Con una capacidad de 168 asientos en clase única, 156 en dos clases, y una autonomía inicial de 4.075 kilómetros, aunque está previsto la construcción de una versión con un alcance de 5.555 kilómetros, el Comac C919 es grosso modo la competencia china del Airbus A320 y del Boeing 737.

El último atranco en su carrera –el primer vuelo estaba inicialmente previsto para 2014 pero el primer prototipo no salió de la factoría hasta noviembre de 2015– es la decisión del fabricante de dejar en tierra los dos prototipos para hacerles algunas modificaciones. Consistirán en reparar el decapado que se ha observado en los timones de profundidad, fabricados en plástico reforzado con fibra de carbono, y en reforzar los flaps.

Los dos prototipos del C919 han volado intermitentemente. El primero, que como decíamos salió de la factoría en en noviembre de 2015, realizó su vuelo inicial en mayo de 2017, pero luego no volvió a volar durante 19 semanas. Según COMAC debido a «trabajos normales de modificación».

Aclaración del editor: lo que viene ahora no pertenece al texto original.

This design comes from an exercise in tuning for small area, a short achievable clock period and few clock cycles on the open sky130 flow, not from production work. Only simulation tests tie the RTL to the original design; equivalence was not proved. Power is estimated from default activity; no workload was simulated.

// top_module
module top_module (clock, reset, start, r, s1, s2, address_r, address_s1, address_s2,
   best_dist, motion_x, motion_y, done);
input clock, reset, start;
input [7:0] r;
input [7:0] s1, s2;
output [7:0] best_dist, address_r;
output [3:0] motion_x, motion_y;
output [9:0] address_s1, address_s2;
output done;
wire [12:0] n;
wire idle;
wire [127:0] pe_out;
wire [15:0] pe_ovf;
wire [135:0] rp;
reg [7:0] s1q, s2q;
reg [15:0] therm;      
reg [15:0] pick;       
always @(posedge clock) begin
  s1q <= s1;
  s2q <= s2;
  pick <= {pick[14:0], (n[7:0] == 8'd1)};
  if (idle) therm <= 16'hFFFF;
  else if (therm[15]) therm <= 16'h0001;
  else therm <= {therm[14:0], 1'b1};
end
assign address_r = n[7:0];
assign rp[7:0] = r;
controller ctl (.clock(clock), .reset(reset), .start(start), .n(n),
  .address_s1(address_s1), .address_s2(address_s2), .done(done), .idle(idle));
comparator cmp (.clock(clock), .done(idle), .start(start), .n(n), .pick(pick),
  .pe_out(pe_out), .pe_ovf(pe_ovf), .best_dist(best_dist), .motion_x(motion_x),
  .motion_y(motion_y));
genvar g;
generate
  for (g = 0; g < 16; g = g + 1) begin : pe
    processing_element u (.clock(clock), .r(rp[g*8 +: 8]), .s1(s1q), .s2(s2q),
      .s1s2_mux(therm[g]), .new_dist(pick[g]),
      .accumulate(pe_out[g*8 +: 8]), .ovf(pe_ovf[g]), .r_pipe(rp[g*8+8 +: 8]));
  end
endgenerate
endmodule
For scale: roughly 2,800 cells after synthesis, ~540 flip-flops, ~27,000 µm² of cells after synthesis.
export LEC_CHECK = 0
export CAP_MARGIN = 20
export CORE_MARGIN = 2
export CORE_UTILIZATION = 35
export PLACE_DENSITY = 0.55
export SLEW_MARGIN = 20
create_clock -name core_clock -period 7.0 [get_ports {clock}]
run.sh (not shown) runs the stock make flow with config.mk's settings and CLKGATE_MAP_FILE= SYNTH_SCRIPT=/design/flow/synth_recipe.tcl, a recipe that flattens the netlist after the stock synthesis.
The starting point finished clean.
Testbench counts at the start, summed over its fixed seeds: cycles 131,712.
Change:
--- a/flow/config.mk
+++ b/flow/config.mk
@@ -9,4 +9,5 @@
 export CORE_MARGIN = 2
-export CORE_UTILIZATION = 35
-export PLACE_DENSITY = 0.55
+export CORE_UTILIZATION = 55
+export PLACE_DENSITY = 0.7
+export SETUP_SLACK_MARGIN = 4.6
 export SLEW_MARGIN = 20
What happened: Clock power came out lower by about 4%. Count of clock-buffer cells in the layout came out lower by 14. Critical path depth fell by 8. Clock skew went up by 8.8 ps. Setup slack gains 620 ps.
Change:
--- a/flow/config.mk
+++ b/flow/config.mk
@@ -9,5 +9,5 @@
 export CORE_MARGIN = 2
-export CORE_UTILIZATION = 55
-export PLACE_DENSITY = 0.7
-export SETUP_SLACK_MARGIN = 4.6
+export CORE_UTILIZATION = 35
+export PLACE_DENSITY = 0.55
+export SETUP_SLACK_MARGIN = 4.4
 export SLEW_MARGIN = 20
The new run finished with timing, DRC and antenna clean. Non-clock buffer count went down by 81. Critical path depth is unchanged. Worst setup slack is worse by 67 ps. Flip-flop and latch count does not change. Routed wire length climbs by 1.4%. Sequential share of layout area rose by 1.3 points. Via count falls by 3.4%. Final cell count increases by 8.1%. Hold slack barely changes. Register-to-register slack hardly moves.

---

top_module, a different RTL version from the one above (not shown whole).
For scale: about 2400 cells after synthesis, about 550 flip-flops, ~72 I/O pins, ~0.026 sq mm of cells after synthesis.
clock: 7.0 ns
lec_check: 0
cap_margin: 20
core_margin: 2
core_utilization: 35
cts_buf_list: sky130_fd_sc_hd__clkbuf_8
place_density: 0.55
setup_slack_margin: 4.4
slew_margin: 20
Testbench counts at the start, summed over its fixed seeds: cycles 131,712.
Change:
Settings changed: CTS_BUF_LIST sky130_fd_sc_hd__clkbuf_8 to unset.
The changed run completed with no timing, DRC or antenna violations.
Utilization shrinks by 0.10 points.
Combinational power is lower by about 1%.
Power came out higher by about 2.3%.
Final cell count decreases by about 1.8%.
Change:
Settings changed: SETUP_SLACK_MARGIN 4.4 to 4.7.
Via count rises by about 5%; count of clock-buffer cells in the layout went up by 13; worst hold slack barely changes.

---

Setup of v44:
The RTL this note starts from:
==> flow/design.v <==
module processing_element (clock, r, s1, s2, s1s2_mux, new_dist, lo, hi, c, ovf, r_pipe);
  input clock;
  input [7:0] r;          
  input [7:0] s1, s2;     
  input s1s2_mux;         
  input new_dist;         
  output reg [3:0] lo, hi;
  output reg c, ovf;
  output reg [7:0] r_pipe;
  reg [7:0] dq;
  reg b;
  wire [8:0] d = {1'b0, r_pipe} - {1'b0, s1s2_mux ? s1 : s2};
  always @(posedge clock) begin
    r_pipe <= r;
    dq <= d[7:0];
    b <= d[8];
  end
  wire [7:0] x = dq ^ {8{b}};
  wire [3:0] al = lo & {4{~new_dist}};
  wire [3:0] ah = hi & {4{~new_dist}};
  wire [4:0] cl, ch;
  wire [3:0] sl, sh;
  assign cl[0] = b;
  assign ch[0] = c & ~new_dist;
  genvar k;
  generate
    for (k = 0; k < 4; k = k + 1) begin : fa
      assign sl[k] = al[k] ^ x[k] ^ cl[k];
      assign cl[k+1] = (al[k] & x[k]) | (al[k] & cl[k]) | (x[k] & cl[k]);
      assign sh[k] = ah[k] ^ x[k+4] ^ ch[k];
      assign ch[k+1] = (ah[k] & x[k+4]) | (ah[k] & ch[k]) | (x[k+4] & ch[k]);
    end
  endgenerate
  always @(posedge clock) begin
    lo <= sl;
    hi <= sh;
    c <= cl[4];
    ovf <= (ovf & ~new_dist) | ch[4];
  end
endmodule
module controller (clock, reset, start, n, address_s1, address_s2, done, idle);
  input clock, reset, start;
  output reg [12:0] n;
  output reg [9:0] address_s1, address_s2;
  output reg done;       
  output reg idle;              
  function [9:0] rowstart(input [3:0] k);
    case (k)
      4'd0: rowstart = 10'd31;
      4'd1: rowstart = 10'd62;
      4'd2: rowstart = 10'd93;
      4'd3: rowstart = 10'd124;
      4'd4: rowstart = 10'd155;
      4'd5: rowstart = 10'd186;
      4'd6: rowstart = 10'd217;
      4'd7: rowstart = 10'd248;
      4'd8: rowstart = 10'd279;
      4'd9: rowstart = 10'd310;
      4'd10: rowstart = 10'd341;
      4'd11: rowstart = 10'd372;
      4'd12: rowstart = 10'd403;
      4'd13: rowstart = 10'd434;
      4'd14: rowstart = 10'd465;
      4'd15: rowstart = 10'd496;
    endcase
  endfunction
  function [9:0] rowstart2(input [3:0] k);
    case (k)
      4'd0: rowstart2 = 10'd16;
      4'd1: rowstart2 = 10'd47;
      4'd2: rowstart2 = 10'd78;
      4'd3: rowstart2 = 10'd109;
      4'd4: rowstart2 = 10'd140;
      4'd5: rowstart2 = 10'd171;
      4'd6: rowstart2 = 10'd202;
      4'd7: rowstart2 = 10'd233;
      4'd8: rowstart2 = 10'd264;
      4'd9: rowstart2 = 10'd295;
      4'd10: rowstart2 = 10'd326;
      4'd11: rowstart2 = 10'd357;
      4'd12: rowstart2 = 10'd388;
      4'd13: rowstart2 = 10'd419;
      4'd14: rowstart2 = 10'd450;
      4'd15: rowstart2 = 10'd481;
    endcase
  endfunction
  wire last = n[12] & n[4] & n[1];     
  wire c15 = &n[3:0];
  wire w1 = c15 & (&n[7:4]);           
  wire w2 = c15 & (n[7:4] == 4'd0);    
  wire [9:0] step1 = {address_s1[9:4] + (c15 | (&address_s1[3:0])),
                      address_s1[3:0] + {3'd0, ~c15}};
  wire [9:0] step2 = {address_s2[9:4] + (c15 | (&address_s2[3:0])),
                      address_s2[3:0] + {3'd0, ~c15}};
  always @(posedge clock) begin
    if (reset) begin
      done <= 1'b1;
      idle <= 1'b1;
    end else begin
      done <= idle ? start : last;
      idle <= done ? start : last;
    end
    if (idle) begin
      n <= 13'd0;
      address_s1 <= 10'd0;
    end else begin
      n <= n + 1'b1;
      address_s1 <= w1 ? rowstart(n[11:8]) : step1;
    end
    address_s2 <= w2 ? rowstart2(n[11:8]) : step2;
  end
endmodule
module comparator (clock, done, start, n, pick, pe_lo, pe_hi, pe_c, pe_ovf,
  best_dist, motion_x, motion_y);
  input clock, done, start;
  input [12:0] n;
  input [15:0] pick;         
  input [63:0] pe_lo, pe_hi;
  input [15:0] pe_c, pe_ovf;
  output reg [7:0] best_dist;
  output reg [3:0] motion_x, motion_y;
  reg [3:0] cl, ch;
  reg cc, co, cval;
  reg [3:0] vl, vh;
  reg vc, vo;
  integer k;
  always @(*) begin
    vl = 4'd0;
    vh = 4'd0;
    vc = 1'b0;
    vo = 1'b0;
    for (k = 0; k < 16; k = k + 1) begin
      vl = vl | (pe_lo[k*4 +: 4] & {4{pick[k]}});
      vh = vh | (pe_hi[k*4 +: 4] & {4{pick[k]}});
      vc = vc | (pe_c[k] & pick[k]);
      vo = vo | (pe_ovf[k] & pick[k]);
    end
  end
  wire ready = (|pick) & (n[12:8] != 5'd0);
  wire [4:0] h = {1'b0, ch} + {4'd0, cc};
  wire [7:0] sad = {h[3:0], cl};
  reg [7:0] bd;
  reg [3:0] mx, my;
  wire upd = ~done & cval & ~h[4] & (sad < bd);
  wire [3:0] mxn = n[3:0] + 4'd5;     
  wire [3:0] myn = n[11:8] + 4'd7;    
  always @(posedge clock) begin
    cl <= vl;
    ch <= vh;
    cc <= vc;
    cval <= ready & ~vo;
    best_dist <= done ? (start ? bd : 8'hFF) : (upd ? sad : bd);
    bd <= done ? (start ? best_dist : 8'hFF) : (upd ? sad : best_dist);
    motion_x <= upd ? mxn : mx;
    mx <= upd ? mxn : motion_x;
    motion_y <= upd ? myn : my;
    my <= upd ? myn : motion_y;
  end
endmodule
module top_module (clock, reset, start, r, s1, s2, address_r, address_s1, address_s2,
   best_dist, motion_x, motion_y, done);
input clock, reset, start;
input [7:0] r;
input [7:0] s1, s2;
output [7:0] best_dist, address_r;
output [3:0] motion_x, motion_y;
output [9:0] address_s1, address_s2;
output done;
wire [12:0] n;
wire idle;
wire [63:0] pe_lo, pe_hi;
wire [15:0] pe_c, pe_ovf;
wire [135:0] rp;
reg [7:0] s1q, s2q;
reg [15:0] therm;      
reg [15:0] pick;       
always @(posedge clock) begin
  s1q <= s1;
  s2q <= s2;
  pick <= {pick[14:0], (n[7:0] == 8'd1)};
  if (idle) therm <= 16'hFFFF;
  else if (therm[15]) therm <= 16'h0001;
  else therm <= {therm[14:0], 1'b1};
end
assign address_r = n[7:0];
assign rp[7:0] = r;
controller ctl (.clock(clock), .reset(reset), .start(start), .n(n),
  .address_s1(address_s1), .address_s2(address_s2), .done(done), .idle(idle));
comparator cmp (.clock(clock), .done(idle), .start(start), .n(n), .pick(pick),
  .pe_lo(pe_lo), .pe_hi(pe_hi), .pe_c(pe_c), .pe_ovf(pe_ovf), .best_dist(best_dist), .motion_x(motion_x),
  .motion_y(motion_y));
genvar g;
generate
  for (g = 0; g < 16; g = g + 1) begin : pe
    processing_element u (.clock(clock), .r(rp[g*8 +: 8]), .s1(s1q), .s2(s2q),
      .s1s2_mux(therm[g]), .new_dist(pick[g]),
      .lo(pe_lo[g*4 +: 4]), .hi(pe_hi[g*4 +: 4]), .c(pe_c[g]), .ovf(pe_ovf[g]), .r_pipe(rp[g*8+8 +: 8]));
  end
endgenerate
endmodule
clock: 7.0 ns
lec_check: 0
abc_area: 1
cap_margin: 20
core_margin: 2
core_utilization: 35
cts_buf_list: sky130_fd_sc_hd__clkbuf_16
cts_cluster_diameter: 100
cts_cluster_size: 24
place_density: 0.55
setup_slack_margin: 4.45
slew_margin: 20
v44 completed end to end with timing, DRC and antenna clean.
Testbench counts of v44, summed over its fixed seeds: cycles 131,712.
Inputs modified between v44 and v51:
# v44
export LEC_CHECK = 0
export ABC_AREA = 1
export CAP_MARGIN = 20
export CORE_MARGIN = 2
export CORE_UTILIZATION = 35
export CTS_BUF_LIST = sky130_fd_sc_hd__clkbuf_16
export CTS_CLUSTER_DIAMETER = 100
export CTS_CLUSTER_SIZE = 24
export PLACE_DENSITY = 0.55
export SETUP_SLACK_MARGIN = 4.45
export SLEW_MARGIN = 20
create_clock -name core_clock -period 7.0 [get_ports {clock}]
# v51
export LEC_CHECK = 0
export CAP_MARGIN = 20
export CORE_MARGIN = 2
export CORE_UTILIZATION = 35
export CTS_BUF_LIST = sky130_fd_sc_hd__clkbuf_16
export CTS_CLUSTER_DIAMETER = 90
export CTS_CLUSTER_SIZE = 30
export PLACE_DENSITY = 0.55
export SETUP_SLACK_MARGIN = 4.45
export SLEW_MARGIN = 20
create_clock -name core_clock -period 7.0 [get_ports {clock}]
### Flow results
The worst setup path startpoint comes out s1q[0] in one run and cmp.motion_y[0] in the other, namely in v51 and v44 respectively. Where minimum hold slack is concerned, v44 is better than v51. Against v44 as the reference, v51 delivers a lower wire length on met1. Of v44 and v51, v44 shows the higher number of instances in the synthesized netlist, with v51 below it. For the sum of buffers and inverters on the critical path, v51 came in 1 lower than v44 did. v44 was smaller in final cell area than v51.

El segundo voló por primera vez en diciembre de 2017, aunque en marzo de 2018, estaba siendo sometido a modificacones y estaba previsto que volviera a volar en abril, justo cuando el fabricante decidió acometer los cambios en los timones de profundidad y los flaps.

Aún así Comac dice que siguen contando con obtener la certificación de tipo, un paso imprescindible para su entrada en servicio, en 2020.

El problema es que si el C919 ya no era un avión comparable con las últimas generaciones de sus rivales sino con modelos anteriores estos retrasos juegan más en su contra, pues cuando llegue al mercado el desfase será aún mayor.